Department of Computational Medicine & Bioinformatics
Thu, 05/05/2016 - 13:24 -- gyuanfan
TitleGenome-wide Functional Annotation of Human Protein-coding Splice Variants Using Multiple Instance Learning.
Publication TypeJournal Article
Year of Publication2016
AuthorsPanwar B, Menon R, Eksi R, Li H, Omenn GS, Guan Y
JournalJ Proteome Res
Date Published2016 May 4
ISSN1535-3907
Abstract

The vast majority of human multi-exon genes undergo alternative splicing and produce a variety of splice variant transcripts and proteins, which can perform different functions. These protein-coding splice variants (PCSVs) greatly increase the functional diversity of proteins. Most functional annotation algorithms have been developed at the gene-level; the lack of isoform-level gold standards is an important intellectual limitation for currently available machine learning algorithms. The accumulation of a large amount of RNA-seq data in the public domain greatly increases our ability to examine the functional annotation of genes at isoform-level. In the present study, we used a multiple instance learning (MIL) based approach for predicting the function of PCSVs.
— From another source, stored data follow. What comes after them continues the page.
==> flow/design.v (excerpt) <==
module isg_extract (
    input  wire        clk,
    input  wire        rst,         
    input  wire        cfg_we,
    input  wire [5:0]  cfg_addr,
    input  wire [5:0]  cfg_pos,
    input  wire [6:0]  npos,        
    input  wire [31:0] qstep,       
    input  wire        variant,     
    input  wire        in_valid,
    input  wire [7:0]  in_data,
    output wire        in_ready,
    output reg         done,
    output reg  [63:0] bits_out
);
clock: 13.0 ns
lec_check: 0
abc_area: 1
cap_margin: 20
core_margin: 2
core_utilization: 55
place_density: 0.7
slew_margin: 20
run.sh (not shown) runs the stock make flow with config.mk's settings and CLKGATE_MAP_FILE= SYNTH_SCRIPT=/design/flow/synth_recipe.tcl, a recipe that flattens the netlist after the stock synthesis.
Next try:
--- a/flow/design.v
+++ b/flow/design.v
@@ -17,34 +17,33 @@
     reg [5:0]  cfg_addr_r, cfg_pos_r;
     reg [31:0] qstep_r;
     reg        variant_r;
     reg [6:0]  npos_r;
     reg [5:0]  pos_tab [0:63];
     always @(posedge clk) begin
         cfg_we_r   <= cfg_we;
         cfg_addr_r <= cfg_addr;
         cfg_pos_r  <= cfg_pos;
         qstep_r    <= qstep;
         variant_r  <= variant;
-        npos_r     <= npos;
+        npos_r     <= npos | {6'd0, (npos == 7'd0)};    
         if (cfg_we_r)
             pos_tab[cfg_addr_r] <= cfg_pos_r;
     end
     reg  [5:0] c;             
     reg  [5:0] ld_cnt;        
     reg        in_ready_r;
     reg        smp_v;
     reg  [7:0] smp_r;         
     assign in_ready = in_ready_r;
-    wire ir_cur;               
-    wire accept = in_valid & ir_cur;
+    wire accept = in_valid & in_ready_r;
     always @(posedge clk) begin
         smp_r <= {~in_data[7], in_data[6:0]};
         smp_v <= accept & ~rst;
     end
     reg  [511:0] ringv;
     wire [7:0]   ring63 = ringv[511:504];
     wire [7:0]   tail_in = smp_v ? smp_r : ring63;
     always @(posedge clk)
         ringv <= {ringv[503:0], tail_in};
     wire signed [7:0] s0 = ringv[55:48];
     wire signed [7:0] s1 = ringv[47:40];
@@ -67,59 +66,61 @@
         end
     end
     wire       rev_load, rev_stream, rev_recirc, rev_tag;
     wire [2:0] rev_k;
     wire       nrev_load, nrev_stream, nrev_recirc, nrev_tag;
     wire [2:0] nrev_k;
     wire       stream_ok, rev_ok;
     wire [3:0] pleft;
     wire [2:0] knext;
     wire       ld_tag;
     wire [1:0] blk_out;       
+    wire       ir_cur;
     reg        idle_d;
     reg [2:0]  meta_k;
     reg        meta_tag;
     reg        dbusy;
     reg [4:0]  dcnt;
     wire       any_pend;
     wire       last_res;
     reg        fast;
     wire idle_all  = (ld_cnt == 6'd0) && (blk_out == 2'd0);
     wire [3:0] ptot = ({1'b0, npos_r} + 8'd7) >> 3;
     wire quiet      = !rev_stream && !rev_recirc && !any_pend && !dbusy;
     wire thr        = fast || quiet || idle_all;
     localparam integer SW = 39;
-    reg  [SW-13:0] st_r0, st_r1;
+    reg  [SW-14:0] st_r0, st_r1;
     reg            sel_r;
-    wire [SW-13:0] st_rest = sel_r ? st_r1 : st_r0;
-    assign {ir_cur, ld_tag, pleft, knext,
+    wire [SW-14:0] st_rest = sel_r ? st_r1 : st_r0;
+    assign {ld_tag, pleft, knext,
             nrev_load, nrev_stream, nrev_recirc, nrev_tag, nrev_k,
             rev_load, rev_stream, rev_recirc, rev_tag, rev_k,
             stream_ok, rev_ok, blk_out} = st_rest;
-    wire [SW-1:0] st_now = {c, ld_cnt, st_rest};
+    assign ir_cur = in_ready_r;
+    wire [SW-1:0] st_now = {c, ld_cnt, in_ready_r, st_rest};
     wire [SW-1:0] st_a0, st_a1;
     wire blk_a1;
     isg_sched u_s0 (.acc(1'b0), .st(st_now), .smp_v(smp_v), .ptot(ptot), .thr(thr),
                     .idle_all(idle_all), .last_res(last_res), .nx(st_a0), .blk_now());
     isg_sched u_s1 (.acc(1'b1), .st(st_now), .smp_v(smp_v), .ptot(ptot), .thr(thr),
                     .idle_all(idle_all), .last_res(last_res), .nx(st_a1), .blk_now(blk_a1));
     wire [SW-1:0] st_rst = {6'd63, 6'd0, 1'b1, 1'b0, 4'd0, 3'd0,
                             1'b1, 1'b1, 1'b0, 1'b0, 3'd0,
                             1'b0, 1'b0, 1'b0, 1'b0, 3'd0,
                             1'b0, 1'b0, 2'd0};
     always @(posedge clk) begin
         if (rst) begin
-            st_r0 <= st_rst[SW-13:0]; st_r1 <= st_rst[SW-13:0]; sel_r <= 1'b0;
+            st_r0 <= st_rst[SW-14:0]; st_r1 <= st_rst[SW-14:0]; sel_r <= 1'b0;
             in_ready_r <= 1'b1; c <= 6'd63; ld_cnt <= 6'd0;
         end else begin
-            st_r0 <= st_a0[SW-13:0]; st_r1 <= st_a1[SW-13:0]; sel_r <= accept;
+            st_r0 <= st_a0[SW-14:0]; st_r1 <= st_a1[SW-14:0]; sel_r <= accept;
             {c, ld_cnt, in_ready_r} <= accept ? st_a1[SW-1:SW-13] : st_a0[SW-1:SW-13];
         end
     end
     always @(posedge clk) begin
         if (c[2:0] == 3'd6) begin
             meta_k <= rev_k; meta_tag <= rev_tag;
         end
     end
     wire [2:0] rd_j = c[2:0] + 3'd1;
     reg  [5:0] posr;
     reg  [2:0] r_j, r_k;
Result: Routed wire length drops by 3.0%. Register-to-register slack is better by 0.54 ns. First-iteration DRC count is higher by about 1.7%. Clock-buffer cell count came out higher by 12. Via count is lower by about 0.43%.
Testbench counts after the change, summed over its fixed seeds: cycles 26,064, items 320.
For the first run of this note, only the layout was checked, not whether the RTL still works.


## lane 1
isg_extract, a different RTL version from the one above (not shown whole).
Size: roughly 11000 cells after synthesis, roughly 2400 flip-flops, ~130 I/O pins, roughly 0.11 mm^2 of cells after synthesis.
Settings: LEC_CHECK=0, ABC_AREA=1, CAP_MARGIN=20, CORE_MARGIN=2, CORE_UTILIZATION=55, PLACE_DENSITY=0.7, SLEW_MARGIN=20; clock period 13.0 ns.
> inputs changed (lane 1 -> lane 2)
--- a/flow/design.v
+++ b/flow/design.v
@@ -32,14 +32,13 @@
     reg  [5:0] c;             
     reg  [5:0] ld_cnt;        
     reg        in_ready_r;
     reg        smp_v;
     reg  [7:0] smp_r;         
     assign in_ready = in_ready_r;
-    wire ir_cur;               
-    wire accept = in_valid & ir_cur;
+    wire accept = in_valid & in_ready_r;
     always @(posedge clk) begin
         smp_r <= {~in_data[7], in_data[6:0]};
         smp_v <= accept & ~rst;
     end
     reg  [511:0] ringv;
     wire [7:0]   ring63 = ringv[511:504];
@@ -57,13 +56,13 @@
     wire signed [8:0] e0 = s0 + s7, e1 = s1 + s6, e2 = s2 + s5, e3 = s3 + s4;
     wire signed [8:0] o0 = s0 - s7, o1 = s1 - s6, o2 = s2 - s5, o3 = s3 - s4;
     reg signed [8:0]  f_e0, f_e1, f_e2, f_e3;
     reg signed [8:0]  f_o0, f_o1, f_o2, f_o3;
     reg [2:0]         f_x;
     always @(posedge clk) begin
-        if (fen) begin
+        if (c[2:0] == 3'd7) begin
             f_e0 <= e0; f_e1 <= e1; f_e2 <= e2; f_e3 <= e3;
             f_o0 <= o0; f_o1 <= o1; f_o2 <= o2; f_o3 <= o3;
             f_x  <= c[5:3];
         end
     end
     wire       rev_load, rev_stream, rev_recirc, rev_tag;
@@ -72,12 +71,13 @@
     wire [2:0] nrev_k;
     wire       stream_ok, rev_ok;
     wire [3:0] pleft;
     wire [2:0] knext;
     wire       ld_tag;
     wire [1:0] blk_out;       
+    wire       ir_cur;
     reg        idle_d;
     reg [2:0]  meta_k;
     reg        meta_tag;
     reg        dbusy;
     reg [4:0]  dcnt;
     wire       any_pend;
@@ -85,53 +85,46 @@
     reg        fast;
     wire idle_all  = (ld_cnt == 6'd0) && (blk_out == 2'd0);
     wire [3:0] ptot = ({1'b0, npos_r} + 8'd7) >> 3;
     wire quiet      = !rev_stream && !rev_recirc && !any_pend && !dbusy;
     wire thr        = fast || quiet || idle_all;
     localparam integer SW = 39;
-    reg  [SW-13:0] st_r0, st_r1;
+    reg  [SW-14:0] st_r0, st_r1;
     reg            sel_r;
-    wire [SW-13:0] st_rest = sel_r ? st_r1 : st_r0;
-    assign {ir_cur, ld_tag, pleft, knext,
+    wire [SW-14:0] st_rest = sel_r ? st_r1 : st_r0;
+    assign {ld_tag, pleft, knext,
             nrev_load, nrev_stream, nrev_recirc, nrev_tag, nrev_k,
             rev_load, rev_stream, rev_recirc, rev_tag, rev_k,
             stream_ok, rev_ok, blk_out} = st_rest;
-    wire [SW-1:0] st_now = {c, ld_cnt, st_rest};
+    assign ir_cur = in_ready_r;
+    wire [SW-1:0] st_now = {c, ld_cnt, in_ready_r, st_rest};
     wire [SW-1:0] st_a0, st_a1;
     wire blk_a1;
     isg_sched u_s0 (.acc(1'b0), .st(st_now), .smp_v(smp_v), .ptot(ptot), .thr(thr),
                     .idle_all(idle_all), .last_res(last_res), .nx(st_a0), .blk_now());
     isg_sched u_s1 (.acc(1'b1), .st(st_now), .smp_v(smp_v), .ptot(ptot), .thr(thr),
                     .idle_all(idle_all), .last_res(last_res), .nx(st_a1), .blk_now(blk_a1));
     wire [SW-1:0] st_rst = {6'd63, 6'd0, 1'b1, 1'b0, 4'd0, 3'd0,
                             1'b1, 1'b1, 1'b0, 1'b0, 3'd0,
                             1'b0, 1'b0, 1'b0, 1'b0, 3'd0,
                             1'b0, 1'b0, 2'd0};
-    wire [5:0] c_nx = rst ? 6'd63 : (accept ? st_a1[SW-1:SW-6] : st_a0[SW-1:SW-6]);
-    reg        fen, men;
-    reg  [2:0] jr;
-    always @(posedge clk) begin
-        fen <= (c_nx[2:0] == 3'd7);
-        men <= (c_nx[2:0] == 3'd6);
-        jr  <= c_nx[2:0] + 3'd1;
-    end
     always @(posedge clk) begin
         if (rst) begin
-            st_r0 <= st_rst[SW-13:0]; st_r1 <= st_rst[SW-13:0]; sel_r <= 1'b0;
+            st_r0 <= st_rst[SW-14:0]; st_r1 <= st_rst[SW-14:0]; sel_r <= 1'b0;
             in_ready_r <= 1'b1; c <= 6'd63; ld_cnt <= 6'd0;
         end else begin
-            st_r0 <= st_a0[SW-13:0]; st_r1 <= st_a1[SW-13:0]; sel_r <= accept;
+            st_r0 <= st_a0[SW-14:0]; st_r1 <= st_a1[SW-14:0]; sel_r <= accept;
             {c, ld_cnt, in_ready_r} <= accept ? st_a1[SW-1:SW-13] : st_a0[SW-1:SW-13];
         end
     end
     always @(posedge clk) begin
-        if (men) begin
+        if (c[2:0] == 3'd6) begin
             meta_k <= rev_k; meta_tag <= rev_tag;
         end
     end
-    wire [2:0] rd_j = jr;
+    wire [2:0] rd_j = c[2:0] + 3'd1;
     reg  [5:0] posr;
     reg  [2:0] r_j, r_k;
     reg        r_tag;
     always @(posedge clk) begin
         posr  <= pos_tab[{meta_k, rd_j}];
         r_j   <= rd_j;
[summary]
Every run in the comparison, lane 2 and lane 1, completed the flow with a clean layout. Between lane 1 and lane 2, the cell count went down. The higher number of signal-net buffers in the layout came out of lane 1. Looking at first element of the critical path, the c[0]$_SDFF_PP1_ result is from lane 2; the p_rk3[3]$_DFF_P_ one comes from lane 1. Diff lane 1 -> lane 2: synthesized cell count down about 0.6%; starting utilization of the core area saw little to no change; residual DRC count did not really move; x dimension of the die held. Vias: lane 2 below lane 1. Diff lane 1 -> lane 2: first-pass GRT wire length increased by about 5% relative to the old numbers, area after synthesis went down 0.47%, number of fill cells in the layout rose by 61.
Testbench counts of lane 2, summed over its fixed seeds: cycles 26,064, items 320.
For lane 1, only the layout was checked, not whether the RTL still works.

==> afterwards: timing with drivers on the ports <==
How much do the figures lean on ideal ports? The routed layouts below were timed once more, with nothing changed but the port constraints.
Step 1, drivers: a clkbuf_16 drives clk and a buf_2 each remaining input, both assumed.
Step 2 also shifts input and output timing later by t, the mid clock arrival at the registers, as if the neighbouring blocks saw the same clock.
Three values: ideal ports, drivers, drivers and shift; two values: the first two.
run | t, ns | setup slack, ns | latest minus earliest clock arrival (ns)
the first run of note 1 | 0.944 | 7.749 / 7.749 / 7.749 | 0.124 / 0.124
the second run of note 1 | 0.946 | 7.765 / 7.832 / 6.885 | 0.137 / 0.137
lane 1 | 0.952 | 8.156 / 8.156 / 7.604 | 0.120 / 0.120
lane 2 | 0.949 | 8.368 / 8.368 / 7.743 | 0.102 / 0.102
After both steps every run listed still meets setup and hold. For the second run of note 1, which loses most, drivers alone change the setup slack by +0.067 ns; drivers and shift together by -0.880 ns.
We used transcript-level expression values and gene-level functional associations from the Gene Ontology database. A support vector machine (SVM)-based five-fold cross-validation technique was applied. Comparatively, genes with multiple PCSVs performed better than single PCSV genes and performance also improved when more examples were available to train the models. We demonstrated our predictions using literature evidence of ADAM15, LMNA/C, and DMXL2 genes. All predictions have been implemented in a web resource called 'IsoFunc', which is freely available for the global scientific community through http://guanlab.ccmb.med.umich.edu/isofunc.

DOI10.1021/acs.jproteome.5b00883
Alternate JournalJ. Proteome Res.
PubMed ID27142340